Thanks to everyone who responded to my May 14 column about the size and frequency of service packs. After all these years, I'm still amazed at the Internet's power to keep us connected. Although the bulk of responses came from the United States, I also heard from readers in UK, Norway, Germany, South Africa, Australia, New Zealand, and several locations in Canada.

I tabulated the responses, without any personal information except location, in Table 1. Table entries are organized by the preferred frequency of service pack releases, starting with zero, and ending with monthly. Several responses made me laugh, including one that suggests that Microsoft developers adopt a techie version of the Hippocratic oath that states "First, do no harm...." My personal favorite is the response at the top of the list from a reader who stated, "I would prefer Microsoft release an OS that works. " Although we might accuse this individual of pie-in-the-sky thinking, I know deep down we all agree with this premise.

According to the responses, big shops opt for an annual service pack update, and small shops prefer monthly updates. I'm sure one reason for this size-specific preference is that big shops have service level agreements (SLAs) and can easily obtain interim bug fixes, while small shops must wade through the painful process of dealing with Microsoft Product Support Services (PSS) and the whole credit card charge/credit fiasco. I suspect another contributing factor is that large networks are more complex and require rigorous testing to validate a service pack for production systems, while small shops are less diverse, require less testing, and can release updates more quickly.

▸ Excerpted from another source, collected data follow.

`config.mk`:
```
export PLATFORM = sky130hd
export DESIGN_NAME = irn_queue
export DESIGN_NICKNAME = d
export VERILOG_FILES = /design/src/rtl/core/irn_pkg.sv /design/src/rtl/core/irn_queue.sv
export SDC_FILE = /design/constraint.sdc
export NUM_CORES = 1
export LEC_CHECK = 0
export ABC_AREA = 1
export BUFFER_PORTS_ARGS = -buffer_cell sky130_fd_sc_hd__buf_2
export CAP_MARGIN = 20
export CORE_UTILIZATION = 45
export CTS_BUF_LIST = sky130_fd_sc_hd__clkbuf_4 sky130_fd_sc_hd__clkbuf_8
export CTS_CLUSTER_SIZE = 20
export DETAILED_ROUTE_END_ITERATION = 6
export PLACE_DENSITY = 0.64
export SLEW_MARGIN = 15
export SYNTH_ARGS = -nofsm -noshare
export SYNTH_HDL_FRONTEND = slang
export SYNTH_SLANG_ARGS = --single-unit
```
`constraint.sdc`:
```
create_clock -name clk -period 2.3 [get_ports clk]
set_input_delay 0.46 -clock clk [delete_from_list [all_inputs] [get_ports clk]]
set_output_delay 0.46 -clock clk [all_outputs]
set_load 0.02 [all_outputs]
```
`src/rtl/core/irn_pkg.sv`:
```
package irn_pkg;

  // Geometry of the pixel store
  localparam int COORD_W    = 8;
  localparam int SOURCE_DIM = 1 << COORD_W;
  localparam int SIDE_W     = COORD_W + 1;
  localparam int ADDR_W     = 2 * COORD_W;
  localparam int PIX_W      = 32;

  // Fixed point datapath
  localparam int FRAC_BITS = 14;
  localparam int TRIG_W    = 16;
  localparam int DELTA_W   = COORD_W + 2;
  localparam int PROD_W    = TRIG_W + DELTA_W;
  localparam int SUM_W     = PROD_W + 1;
  localparam int RND_W     = SUM_W - FRAC_BITS;
  localparam int POS_W     = RND_W + 1;
  localparam logic signed [SUM_W-1:0] ROUND_HALF = SUM_W'(1) << (FRAC_BITS - 1);

  // Item kinds
  localparam logic FUNC_LOAD  = 1'b0;
  localparam logic FUNC_FETCH = 1'b1;

  // Configuration register map
  localparam int CFG_IDX_W  = 3;
  localparam int CFG_DATA_W = 16;
  localparam logic [CFG_IDX_W-1:0] REG_COS          = 3'd0;
  localparam logic [CFG_IDX_W-1:0] REG_SIN          = 3'd1;
  localparam logic [CFG_IDX_W-1:0] REG_SOURCE_SIDE  = 3'd2;
  localparam logic [CFG_IDX_W-1:0] REG_SOURCE_CTR   = 3'd3;
  localparam logic [CFG_IDX_W-1:0] REG_SHIFT_X      = 3'd4;
  localparam logic [CFG_IDX_W-1:0] REG_SHIFT_Y      = 3'd5;
  localparam logic [CFG_IDX_W-1:0] REG_FRAME_WIDTH  = 3'd6;
  localparam logic [CFG_IDX_W-1:0] REG_FRAME_HEIGHT = 3'd7;

  // Queue between front and back
  localparam int QUEUE_DEPTH = 4;
  localparam int QPTR_W      = $clog2(QUEUE_DEPTH);
  localparam int QCNT_W      = QPTR_W + 1;

  // One classified operation for the back end
  typedef struct packed {
    logic              load;   // write the store rather than read it
    logic              hit;    // load: in range; fetch: in frame and inside source
    logic [ADDR_W-1:0] addr;   // y in the upper half, x in the lower
    logic [PIX_W-1:0]  pixel;
  } op_t;

endpackage

```
`src/rtl/core/irn_queue.sv`:
```
module irn_queue (
  input  logic         clk,
  input  logic         rst,
  input  logic         push,
  input  irn_pkg::op_t push_op,
  input  logic         pop,
  output irn_pkg::op_t head,
  output logic         empty,
  output logic         full
);

  irn_pkg::op_t                entries [irn_pkg::QUEUE_DEPTH];
  logic [irn_pkg::QPTR_W-1:0]  wr_ptr;
  logic [irn_pkg::QPTR_W-1:0]  rd_ptr;
  logic [irn_pkg::QCNT_W-1:0]  count;

  assign empty = (count == '0);
  assign full  = (count == irn_pkg::QCNT_W'(irn_pkg::QUEUE_DEPTH));
  assign head  = entries[rd_ptr];

  // Store pushed operations
  always_ff @(posedge clk) begin
    if (push) begin
      entries[wr_ptr] <= push_op;
    end
  end

  // Advance pointers and occupancy
  always_ff @(posedge clk) begin
    if (rst) begin
      wr_ptr <= '0;
      rd_ptr <= '0;
      count  <= '0;
    end else begin
      if (push) begin
        wr_ptr <= wr_ptr + irn_pkg::QPTR_W'(1);
      end
      if (pop) begin
        rd_ptr <= rd_ptr + irn_pkg::QPTR_W'(1);
      end
      if (push && !pop) begin
        count <= count + irn_pkg::QCNT_W'(1);
      end else if (pop && !push) begin
        count <= count - irn_pkg::QCNT_W'(1);
      end
    end
  end

endmodule

```
==> results of run 1 <==
==> layer usage <==
layer	track usage, %	part of all wire [%]	wire length (µm)	vias up
met4	7.05	1.7	286	2
met5	0	0.053	9	-
li1	-	-	-	2303
met3	5.84	6.7	1130	29
met1	22.1	41	7010	2403
met2	31.5	50	8480	143
==> registers in the layout, summed over array words and instances (netlist names), named ones only <==
name,count
rd_ptr,2
entries,200
wr_ptr,2
count,3
==> through the flow <==
step	hold slack, ns	area [µm²]	TNS, ns	cells
after global placement	0.416	8640	0	855
after detailed placement	0.423	8640	0	855
after global routing	0.0931	9480	-0.00928	926
after floorplan	0.412	7990	0	541
after CTS	0.0875	9370	0	922
final	0.114	9480	0	928
==> area by class of cell <==
cell class | instances | area [µm²]
Antenna cell | 2 | 5.00
Clock buffer | 53 | 648
Clock inverter | 11 | 48.8
Fill cell | 1428 | 7820
Inverter | 17 | 95.1
Multi-Input combinational cell | 284 | 1410
Sequential cell | 209 | 6190
Tap cell | 225 | 282
Timing Repair Buffer | 126 | 788
Timing Repair inverter | 1 | 16.3
==> timing repair <==
action | 4_1_cts | 5_1_grt
buffers inserted | 3 | 2
endpoints found under the hold margin | 0 | 0
resized for setup | 5 | 8
pin swaps | 0 | 1
endpoints found under the setup margin | 46 | 13
gates cloned | 0 | 2
==> cells by family after synthesis <==
family | share of synthesized area (%)
compound gates | 10.7
simple gates | 5.70
buf+inv | 5.10
fa+ha+maj | 1.03
flops | 77.4
xor+xnor | 0.110
==> worst max-delay path, delay by kind of cell, from the launching register on <==
kind	cells	cell delay [ns]
AO/OA/AOI/OAI	1	0.24
buffers and inverters	3	0.56
flip-flops	1	0.36
AND/OR/NAND/NOR	1	0.07
==> cell usage in the layout, fill, tap and decap left out, drive strengths merged <==
master and n:
o22ai 50, nand4 1, a21oi 3, nand3 1, nor3 2, nand2 9, dfxtp 9, clkbuf 54
clkinv 12, nor2 106, buf 125, inv 17, edfxtp 200, diode 2, xor2 1, fa 1
o21ai 105, ha 5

Overall, more readers want service packs two to four times per year than once a year.

One theme that emerged from the responses is the concept of cumulative updates for all known bug fixes across all products and platforms. A cumulative update is a superset of all previously released code fixes plus new changes. Microsoft does make service packs cumulative, and we saw the first such cumulative update of security hotfixes in Security Rollup Package 1 (SRP1) earlier this year. As with a service pack, you must reapply SRP1 every time you add, remove, or modify OS components. If you're not familiar with this SRP1 requirement, read the Microsoft article "Windows 2000 Security Rollup Package 1 (SRP1), January 2002, Release Notes" at http://support.microsoft.com/default.aspx?scid=kb;en-us;q315683.

The advantage of the cumulative approach is that you can guarantee that all available updates exist on a machine each time you install a new bug fix or hotfix. Unfortunately, each cumulative download is larger and takes more time to install. I think the trade-off is acceptable, given that most systems suffer from update bloat anyway, which means that if you haven't updated your OS for a week, it's probably not current. For small shops with less time and technical expertise, cumulative updates are a great solution. Until Microsoft can truly stabilize the OS, the cumulative approach is probably the fastest and easiest method for ensuring that an OS contains the most recent version of files that are common to multiple patches, whether OS or security related. Many of you also suggested quarterly service packs, with a cumulative version at the end of each calendar year.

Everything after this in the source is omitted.